Justiça condena UFMA por erro que causou filho indesejado à mãe

A Justiça Federal condenou a Universidade Federal do Maranhão ao pagamento de indenização por danos morais no valor de R$ 143.300,00 por um erro médico contra uma paciente do Hospital Universitário.

O juiz federal José Carlos do Vale Madeira, titular da 5ª vara da Seção judiciária do Maranhão, julgou procedente a ação da autora, que alegou ter sido vítima em um parto por cesariana realizado na Unidade Materno Infantil.

A paciente, que havia se submetido a uma laqueadura tubária, foi surpreendida por uma nova gestação de risco um ano e nove meses depois. A laqueadura tubária consiste em interrupção da continuidade das trompas de falópio, com o objetivo de impedir uma gravidez.

A UFMA argumentou em sua defesa que, devido às condições de saúde da paciente, teriam sido realizados apenas a cesárea e a laqueadura esquerda por ter sido detectada a impossibilidade de acesso cirúrgico para realização da laqueadura tubária direta.

Decisão

Na decisão, o juiz afirmou que o paciente deve ser informado de forma clara e precisa de sua condição cirúrgica, conforme defende o Código de Ética Médica. Disse ainda que o hospital não ofereceu informações adequadas sobre a condição cirúrgica da paciente e deixou de alertá-la de que a tuba uterina estava intacta e haveria risco de uma nova gravidez.

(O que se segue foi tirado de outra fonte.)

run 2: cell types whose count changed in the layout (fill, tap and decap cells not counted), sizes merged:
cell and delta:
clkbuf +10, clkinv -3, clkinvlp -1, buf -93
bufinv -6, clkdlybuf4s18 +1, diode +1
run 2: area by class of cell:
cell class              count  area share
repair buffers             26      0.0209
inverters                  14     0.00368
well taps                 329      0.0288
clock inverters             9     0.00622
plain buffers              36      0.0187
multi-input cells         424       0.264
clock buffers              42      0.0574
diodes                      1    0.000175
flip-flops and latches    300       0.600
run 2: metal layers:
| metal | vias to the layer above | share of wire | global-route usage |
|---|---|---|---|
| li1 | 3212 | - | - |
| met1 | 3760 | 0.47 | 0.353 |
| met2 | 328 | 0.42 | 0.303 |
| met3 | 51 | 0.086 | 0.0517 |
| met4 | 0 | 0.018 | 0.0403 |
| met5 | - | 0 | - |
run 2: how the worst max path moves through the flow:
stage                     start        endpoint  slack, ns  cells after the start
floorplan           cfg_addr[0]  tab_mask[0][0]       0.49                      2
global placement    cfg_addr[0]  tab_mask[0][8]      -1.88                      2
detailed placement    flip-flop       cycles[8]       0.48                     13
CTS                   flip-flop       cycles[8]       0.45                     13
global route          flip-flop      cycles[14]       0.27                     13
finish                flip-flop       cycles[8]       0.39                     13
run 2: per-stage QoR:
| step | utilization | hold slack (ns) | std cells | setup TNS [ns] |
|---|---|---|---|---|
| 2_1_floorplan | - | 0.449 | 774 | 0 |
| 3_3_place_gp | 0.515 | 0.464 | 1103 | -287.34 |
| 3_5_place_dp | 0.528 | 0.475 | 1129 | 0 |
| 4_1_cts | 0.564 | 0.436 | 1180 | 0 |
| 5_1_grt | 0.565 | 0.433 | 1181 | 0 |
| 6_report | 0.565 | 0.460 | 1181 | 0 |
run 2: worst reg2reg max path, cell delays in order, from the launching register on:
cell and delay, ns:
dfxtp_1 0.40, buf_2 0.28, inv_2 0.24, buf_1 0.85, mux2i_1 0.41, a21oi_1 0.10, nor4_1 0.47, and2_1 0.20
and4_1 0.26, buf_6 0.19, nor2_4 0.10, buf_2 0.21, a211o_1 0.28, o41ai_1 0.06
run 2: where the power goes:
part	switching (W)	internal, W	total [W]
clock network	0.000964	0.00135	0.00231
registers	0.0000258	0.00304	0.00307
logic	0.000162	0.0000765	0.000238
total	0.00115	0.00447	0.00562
<file path="src/rtl/fetch_pkg.sv">
// Shared types and constants for the instruction-fetch stage.
// Epoch storage is sized for up to 2**(EPOCH_W_MAX-1) outstanding requests.
package fetch_pkg;

  localparam int XLEN = 32;
  localparam logic [XLEN-1:0] INSTR_NOP = 32'h0000_0013;
  localparam logic [XLEN-1:0] PC_STEP = 32'd4;
  localparam int EPOCH_W_MAX = 8;

  typedef struct packed {
    logic [XLEN-1:0]        pc;
    logic [EPOCH_W_MAX-1:0] epoch;
  } inflight_t;

  typedef struct packed {
    logic [XLEN-1:0] pc;
    logic [XLEN-1:0] instr;
    logic            misalign;
  } fetch_entry_t;

  function automatic logic [XLEN-1:0] alignPc(input logic [XLEN-1:0] pc);
    return {pc[XLEN-1:2], 2'b00};
  endfunction

endpackage

</file>
<file path="src/rtl/fetch_if.sv">
// Redirect, imem and decode-side signals of the fetch stage.
// FETCH_MISALIGN_TRAP_EN adds the if_misalign flag toward decode.
interface fetch_if;
  import fetch_pkg::*;

  logic            redirect_valid;
  logic [XLEN-1:0] redirect_pc;
  logic            imem_req_valid;
  logic            imem_req_ready;
  logic [XLEN-1:0] imem_req_addr;
  logic            imem_rsp_valid;
  logic [XLEN-1:0] imem_rsp_data;
  logic            if_valid;
  logic            if_ready;
  logic [XLEN-1:0] if_pc;
  logic [XLEN-1:0] if_instr;
  logic [XLEN-1:0] fetch_pc;
`ifdef FETCH_MISALIGN_TRAP_EN
  logic            if_misalign;
`endif

  modport master (
    input  redirect_valid, redirect_pc, imem_req_ready, imem_rsp_valid,
           imem_rsp_data, if_ready,
    output imem_req_valid, imem_req_addr, if_valid, if_pc, if_instr, fetch_pc
`ifdef FETCH_MISALIGN_TRAP_EN
    , output if_misalign
`endif
  );

  modport slave (
    output redirect_valid, redirect_pc, imem_req_ready, imem_rsp_valid,
           imem_rsp_data, if_ready,
    input  imem_req_valid, imem_req_addr, if_valid, if_pc, if_instr, fetch_pc
`ifdef FETCH_MISALIGN_TRAP_EN
    , input if_misalign
`endif
  );

endinterface

</file>
<file path="src/rtl/fetch_queue.sv">
// Synchronous FIFO with flush; a flush may coincide with a push, which then
// becomes the only entry. Head reads as zero while empty.
module fetch_queue #(
  parameter int WIDTH = 32,
  parameter int DEPTH = 2
) (
  input  logic                       clk,
  input  logic                       rst,
  input  logic                       push_i,
  input  logic [WIDTH-1:0]           data_i,
  input  logic                       pop_i,
  input  logic                       flush_i,
  output logic [WIDTH-1:0]           head_o,
  output logic [$clog2(DEPTH+1)-1:0] count_o,
  output logic                       empty_o,
  output logic                       full_o
);

  localparam int PW = (DEPTH > 1) ? $clog2(DEPTH) : 1;
  localparam int CW = $clog2(DEPTH+1);

  logic [WIDTH-1:0] mem_q [DEPTH];
  logic [PW-1:0]    wrPtr_q, wrPtr_d, rdPtr_q, rdPtr_d, wrIdx;
  logic [CW-1:0]    count_q, count_d;
  logic             doPush, doPop;

  function automatic logic [PW-1:0] nextPtr(input logic [PW-1:0] p);
    return (p == PW'(DEPTH-1)) ? '0 : p + PW'(1);
  endfunction

  assign empty_o = (count_q == '0);
  assign full_o  = (count_q == CW'(DEPTH));
  assign count_o = count_q;
  assign head_o  = empty_o ? '0 : mem_q[rdPtr_q];
  assign doPush  = push_i && (flush_i || !full_o);
  assign doPop   = pop_i && !empty_o && !flush_i;
  assign wrIdx   = flush_i ? '0 : wrPtr_q;

  always_comb begin
    wrPtr_d = wrPtr_q;
    rdPtr_d = rdPtr_q;
    count_d = count_q;
    if (flush_i) begin
      rdPtr_d = '0;
      wrPtr_d = doPush ? nextPtr('0) : '0;
      count_d = doPush ? CW'(1) : '0;
    end else begin
      if (doPush) wrPtr_d = nextPtr(wrPtr_q);
      if (doPop)  rdPtr_d = nextPtr(rdPtr_q);
      count_d = count_q + CW'(doPush) - CW'(doPop);
    end
  end

  always_ff @(posedge clk) begin
    if (rst) begin
      wrPtr_q <= '0;
      rdPtr_q <= '0;
      count_q <= '0;
    end else begin
      wrPtr_q <= wrPtr_d;
      rdPtr_q <= rdPtr_d;
      count_q <= count_d;
    end
  end

  always_ff @(posedge clk) begin
    if (doPush) mem_q[wrIdx] <= data_i;
  end

endmodule

</file>
<file path="src/rtl/fetch_unit.sv">
// Fetch PC register, in-order imem request issue and decode-side queue.
// FETCH_MISALIGN_TRAP_EN enables the misaligned-redirect trap entry.
module fetch_unit import fetch_pkg::*; #(
  parameter logic [XLEN-1:0] RESET_PC        = 32'h0000_0000,
  parameter int              QUEUE_DEPTH     = 2,
  parameter int              MAX_OUTSTANDING = 2
) (
  input logic      clk,
  input logic      rst,
  fetch_if.master  bus
);

  localparam int EPOCH_W = $clog2(MAX_OUTSTANDING) + 1;
  localparam int ICW     = $clog2(MAX_OUTSTANDING + 1);
  localparam int QCW     = $clog2(QUEUE_DEPTH + 1);

  logic [XLEN-1:0]    fetchPc_q, fetchPc_d, redirTarget;
  logic [EPOCH_W-1:0] epoch_q, epoch_d;
  logic               issueOk, reqFire, rspPop, keepRsp, trapRedirect, halted;
  inflight_t          inflPush, inflHead;
  logic [ICW-1:0]     inflCnt;
  logic               inflEmpty, inflFull;
  fetch_entry_t       outPush, outHead;
  logic [QCW-1:0]     outCnt;
  logic               outEmpty, outFull, outPushEn, outPop;
  logic               unusedSink;

`ifdef FETCH_MISALIGN_TRAP_EN
  logic halted_q, halted_d;

  assign trapRedirect    = bus.redirect_valid && (bus.redirect_pc[1:0] != 2'b00);
  assign redirTarget     = bus.redirect_pc;
  assign halted          = halted_q;
  assign bus.if_misalign = outHead.misalign;
  assign unusedSink      = ^{inflFull, outFull, inflHead.epoch};

  // A misaligned target parks fetch until some later redirect restarts it.
  always_comb begin
    halted_d = halted_q;
    if (bus.redirect_valid) halted_d = trapRedirect;
  end

  always_ff @(posedge clk) begin
    if (rst) halted_q <= 1'b0;
    else     halted_q <= halted_d;
  end
`else
  assign trapRedirect = 1'b0;
  assign redirTarget  = alignPc(bus.redirect_pc);
  assign halted       = 1'b0;
  assign unusedSink   = ^{inflFull, outFull, inflHead.epoch, outHead.misalign,
                          bus.redirect_pc[1:0]};
`endif

  // Credit counts both outstanding requests and buffered entries, so a
  // response always has room in the output queue.
  assign issueOk = !rst && !bus.redirect_valid && !halted &&
                   (int'(inflCnt) < MAX_OUTSTANDING) &&
                   (int'(inflCnt) + int'(outCnt) < QUEUE_DEPTH);

  assign bus.imem_req_valid = issueOk;
  assign bus.imem_req_addr  = fetchPc_q;
  assign bus.fetch_pc       = fetchPc_q;
  assign bus.if_valid       = !outEmpty;
  assign bus.if_pc          = outHead.pc;
  assign bus.if_instr       = outHead.instr;

  assign reqFire   = issueOk && bus.imem_req_ready;
  assign rspPop    = bus.imem_rsp_valid && !inflEmpty;
  assign keepRsp   = rspPop && !bus.redirect_valid &&
                     (inflHead.epoch[EPOCH_W-1:0] == epoch_q);
  assign outPushEn = keepRsp || trapRedirect;
  assign outPop    = bus.if_valid && bus.if_ready && !bus.redirect_valid;

  always_comb begin
    inflPush = '{pc: fetchPc_q, epoch: EPOCH_W_MAX'(epoch_q)};
    if (trapRedirect) outPush = '{pc: bus.redirect_pc, instr: INSTR_NOP, misalign: 1'b1};
    else              outPush = '{pc: inflHead.pc, instr: bus.imem_rsp_data, misalign: 1'b0};
  end

  always_comb begin
    fetchPc_d = fetchPc_q;
    epoch_d   = epoch_q;
    if (bus.redirect_valid) begin
      fetchPc_d = redirTarget;
      epoch_d   = epoch_q + EPOCH_W'(1);
    end else if (reqFire) begin
      fetchPc_d = fetchPc_q + PC_STEP;
    end
  end

  always_ff @(posedge clk) begin
    if (rst) begin
      fetchPc_q <= RESET_PC;
      epoch_q   <= '0;
    end else begin
      fetchPc_q <= fetchPc_d;
      epoch_q   <= epoch_d;
    end
  end

  fetch_queue #(.WIDTH($bits(inflight_t)), .DEPTH(MAX_OUTSTANDING)) uInflight (
    .clk     (clk),
    .rst     (rst),
    .push_i  (reqFire),
    .data_i  (inflPush),
    .pop_i   (rspPop),
    .flush_i (1'b0),
    .head_o  (inflHead),
    .count_o (inflCnt),
    .empty_o (inflEmpty),
    .full_o  (inflFull)
  );

  fetch_queue #(.WIDTH($bits(fetch_entry_t)), .DEPTH(QUEUE_DEPTH)) uOutQueue (
    .clk     (clk),
    .rst     (rst),
    .push_i  (outPushEn),
    .data_i  (outPush),
    .pop_i   (outPop),
    .flush_i (bus.redirect_valid),
    .head_o  (outHead),
    .count_o (outCnt),
    .empty_o (outEmpty),
    .full_o  (outFull)
  );

endmodule

</file>
<file path="src/flat_wrapper.sv">
// flat-port wrapper written by rule: the top's interface ports become plain ports
module fetch_unit_flat import fetch_pkg::*;
#(
  parameter logic [XLEN-1:0] RESET_PC        = 32'h0000_0000,
  parameter int              QUEUE_DEPTH     = 2,
  parameter int              MAX_OUTSTANDING = 2
)
  (clk, rst, bus_redirect_valid, bus_redirect_pc, bus_imem_req_ready, bus_imem_rsp_valid, bus_imem_rsp_data, bus_if_ready, bus_imem_req_valid, bus_imem_req_addr, bus_if_valid, bus_if_pc, bus_if_instr, bus_fetch_pc);
  fetch_if bus_i ();
  input logic clk;
  input logic rst;
  input wire logic [$bits(bus_i.redirect_valid)-1:0] bus_redirect_valid;
  input wire logic [$bits(bus_i.redirect_pc)-1:0] bus_redirect_pc;
  input wire logic [$bits(bus_i.imem_req_ready)-1:0] bus_imem_req_ready;
  input wire logic [$bits(bus_i.imem_rsp_valid)-1:0] bus_imem_rsp_valid;
  input wire logic [$bits(bus_i.imem_rsp_data)-1:0] bus_imem_rsp_data;
  input wire logic [$bits(bus_i.if_ready)-1:0] bus_if_ready;
  output wire logic [$bits(bus_i.imem_req_valid)-1:0] bus_imem_req_valid;
  output wire logic [$bits(bus_i.imem_req_addr)-1:0] bus_imem_req_addr;
  output wire logic [$bits(bus_i.if_valid)-1:0] bus_if_valid;
  output wire logic [$bits(bus_i.if_pc)-1:0] bus_if_pc;
  output wire logic [$bits(bus_i.if_instr)-1:0] bus_if_instr;
  output wire logic [$bits(bus_i.fetch_pc)-1:0] bus_fetch_pc;
  assign bus_i.redirect_valid = bus_redirect_valid;
  assign bus_i.redirect_pc = bus_redirect_pc;
  assign bus_i.imem_req_ready = bus_imem_req_ready;
  assign bus_i.imem_rsp_valid = bus_imem_rsp_valid;
  assign bus_i.imem_rsp_data = bus_imem_rsp_data;
  assign bus_i.if_ready = bus_if_ready;
  assign bus_imem_req_valid = bus_i.imem_req_valid;
  assign bus_imem_req_addr = bus_i.imem_req_addr;
  assign bus_if_valid = bus_i.if_valid;
  assign bus_if_pc = bus_i.if_pc;
  assign bus_if_instr = bus_i.if_instr;
  assign bus_fetch_pc = bus_i.fetch_pc;
  fetch_unit #(.RESET_PC(RESET_PC), .QUEUE_DEPTH(QUEUE_DEPTH), .MAX_OUTSTANDING(MAX_OUTSTANDING)) u_core (.clk(clk), .rst(rst), .bus(bus_i));
endmodule
</file>
--- config.mk ---
export PLATFORM = sky130hd
export DESIGN_NAME = leaf_stream_input_buffer_flat
export DESIGN_NICKNAME = d
export VERILOG_FILES = /design/src/rtl/leaf_stream_input_buffer_pkg.sv /design/src/rtl/leaf_stream_input_buffer_if.sv /design/src/rtl/leaf_stream_input_buffer_port_fifo.sv /design/src/rtl/leaf_stream_input_buffer.sv /design/src/flat_wrapper.sv
export SDC_FILE = /design/constraint.sdc
export NUM_CORES = 2
export LEC_CHECK = 0
export ABC_AREA = 1
export BUFFER_PORTS_ARGS = -buffer_cell sky130_fd_sc_hd__buf_2
export CORE_MARGIN = 10
export CORE_UTILIZATION = 50
export DETAILED_ROUTE_END_ITERATION = 8
export PLACE_DENSITY_LB_ADDON = 0.15
export REMOVE_ABC_BUFFERS = 1
export SLEW_MARGIN = 20
export SYNTH_ARGS = -nofsm -noshare
export SYNTH_HDL_FRONTEND = slang
export SYNTH_SLANG_ARGS = --single-unit
export TNS_END_PERCENT = 50
--- constraint.sdc ---
create_clock -name clk -period 6.5 [get_ports clk]
set_input_delay 0.65 -clock clk [delete_from_list [all_inputs] [get_ports clk]]
set_output_delay 0.65 -clock clk [all_outputs]
set_load 0.02 [all_outputs]
File: src/rtl/jtag_cfg_driver.sv
`default_nettype none
// +----------------------------------------------------------------------+
// | Module   : jtag_cfg_driver                                           |
// | Purpose  : JTAG master; loads the config IR once after reset, then   |
// |            pushes each accepted byte LSB-first through one DR scan.  |
// | Option   : JTAG_CFG_READBACK_EN adds TDO capture (oCapDat/oCapVld)   |
// | Revision : 1.0                                                       |
// +----------------------------------------------------------------------+
module jtag_cfg_driver #(
  parameter int                CLK_DIV = 2,
  parameter int                IR_LEN  = 4,
  parameter logic [IR_LEN-1:0] IR_CODE = 4'b0010
) (
  input  logic       iClk,
  input  logic       iRst,
  input  logic [7:0] iDat,
  input  logic       iValid,
  output logic       oReady,
  output logic       oBusy,
  output logic       oTck,
  output logic       oTms,
  output logic       oTdi,
  input  logic       iTdo,
  output logic [7:0] oCapDat,
  output logic       oCapVld
);

  localparam int c_phW      = (CLK_DIV > 1) ? $clog2(CLK_DIV) : 1;
  localparam int c_irSeqLen = IR_LEN + 6;
  localparam int c_drSeqLen = 13;
  localparam int c_maxSeq   = (c_irSeqLen > c_drSeqLen) ? c_irSeqLen : c_drSeqLen;
  localparam int c_cntW     = $clog2(c_maxSeq + 1);
  localparam int c_shW      = (IR_LEN > 8) ? IR_LEN : 8;
  localparam logic [c_phW-1:0] c_phMax = c_phW'(CLK_DIV - 1);

  typedef enum logic [2:0] {
    T_RESET = 3'd0,
    T_RTI   = 3'd1,
    IR_LOAD = 3'd2,
    READY   = 3'd3,
    DR_SCAN = 3'd4
  } state_t;

  state_t             r_state;
  logic [c_cntW-1:0]  r_cnt;     // TCK rises completed in the current state
  logic [c_phW-1:0]   r_phase;
  logic [c_shW-1:0]   r_shift;

  state_t             w_nxtState;
  logic [c_cntW-1:0]  w_nxtCnt;
  logic               w_nxtTms;
  logic               w_nxtTdi;
  logic               w_run;
  logic               w_tick;
  logic               w_rise;
  logic               w_fall;

  function automatic int seqLen(input state_t s);
    case (s)
      T_RESET: return 5;
      T_RTI:   return 1;
      IR_LOAD: return c_irSeqLen;
      DR_SCAN: return c_drSeqLen;
      default: return 0;
    endcase
  endfunction

  function automatic logic isShift(input state_t s, input int n);
    case (s)
      IR_LOAD: return (n >= 4) && (n < 4 + IR_LEN);
      DR_SCAN: return (n >= 3) && (n < 11);
      default: return 1'b0;
    endcase
  endfunction

  // READY parks TMS high so the next scan starts with Select-DR already set up.
  function automatic logic tmsFor(input state_t s, input int n);
    case (s)
      T_RTI:   return 1'b0;
      IR_LOAD: return (n < 2) || (n == 3 + IR_LEN) || (n == 4 + IR_LEN);
      DR_SCAN: return (n == 0) || (n == 10) || (n == 11);
      default: return 1'b1;
    endcase
  endfunction

  assign w_run  = (r_state != READY);
  assign w_tick = w_run && (r_phase == c_phMax);
  assign w_rise = w_tick && !oTck;
  assign w_fall = w_tick && oTck;

  always_comb begin
    w_nxtState = r_state;
    w_nxtCnt   = r_cnt;
    if (int'(r_cnt) == seqLen(r_state)) begin
      w_nxtCnt = '0;
      case (r_state)
        T_RESET: w_nxtState = T_RTI;
        T_RTI:   w_nxtState = IR_LOAD;
        default: w_nxtState = READY;
      endcase
    end
    w_nxtTms = tmsFor(w_nxtState, int'(w_nxtCnt));
    w_nxtTdi = isShift(w_nxtState, int'(w_nxtCnt)) ? r_shift[0] : 1'b0;
  end

  always_ff @(posedge iClk) begin
    if (iRst) begin
      r_state <= T_RESET;
      r_cnt   <= '0;
      r_phase <= '0;
      r_shift <= c_shW'(IR_CODE);
      oTck    <= 1'b0;
      oTms    <= 1'b1;
      oTdi    <= 1'b0;
      oReady  <= 1'b0;
      oBusy   <= 1'b1;
    end else if (!w_run) begin
      if (iValid && oReady) begin
        r_state <= DR_SCAN;
        r_cnt   <= '0;
        r_shift <= c_shW'(iDat);
        oReady  <= 1'b0;
        oBusy   <= 1'b1;
      end
    end else begin
      r_phase <= w_tick ? '0 : r_phase + c_phW'(1);
      if (w_tick) oTck <= !oTck;
      if (w_rise) begin
        r_cnt <= r_cnt + c_cntW'(1);
        if (isShift(r_state, int'(r_cnt))) r_shift <= r_shift >> 1;
      end
      // All TMS/TDI changes and state transitions happen on the TCK fall.
      if (w_fall) begin
        r_state <= w_nxtState;
        r_cnt   <= w_nxtCnt;
        oTms    <= w_nxtTms;
        oTdi    <= w_nxtTdi;
        if (w_nxtState == READY) begin
          oReady <= 1'b1;
          oBusy  <= 1'b0;
        end
      end
    end
  end

`ifdef JTAG_CFG_READBACK_EN
  always_ff @(posedge iClk) begin
    if (iRst) begin
      oCapDat <= '0;
      oCapVld <= 1'b0;
    end else begin
      oCapVld <= w_rise && (r_state == DR_SCAN) && (int'(r_cnt) == 11);
      if (w_rise && (r_state == DR_SCAN) && isShift(r_state, int'(r_cnt)))
        oCapDat <= {iTdo, oCapDat[7:1]};
    end
  end
`else
  logic w_unusedTdo;
  assign w_unusedTdo = iTdo;
  assign oCapDat     = '0;
  assign oCapVld     = 1'b0;
`endif

endmodule
`default_nettype wire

José Carlos Madeira explicou também que, ante a ausência de informações precisas por parte do hospital acerca da real condição da autora, é evidente o dano moral causado, seja pela gravidez em si mesma, seja pelo fato de ter que suportar outro filho, todas as consequências financeira e sociais que um filho naturalmente impõe.

Como forma de reparar o dano, o juiz determinou que a UFMA deverá pagar à paciente uma indenização calculada com base nas despesas com o novo filho, até os 25 anos de idade, apontada pela jurisprudência como idade máxima para o recebimento de pensão alimentícia e tomando por parâmetro metade do valor do salário-mínimo atual.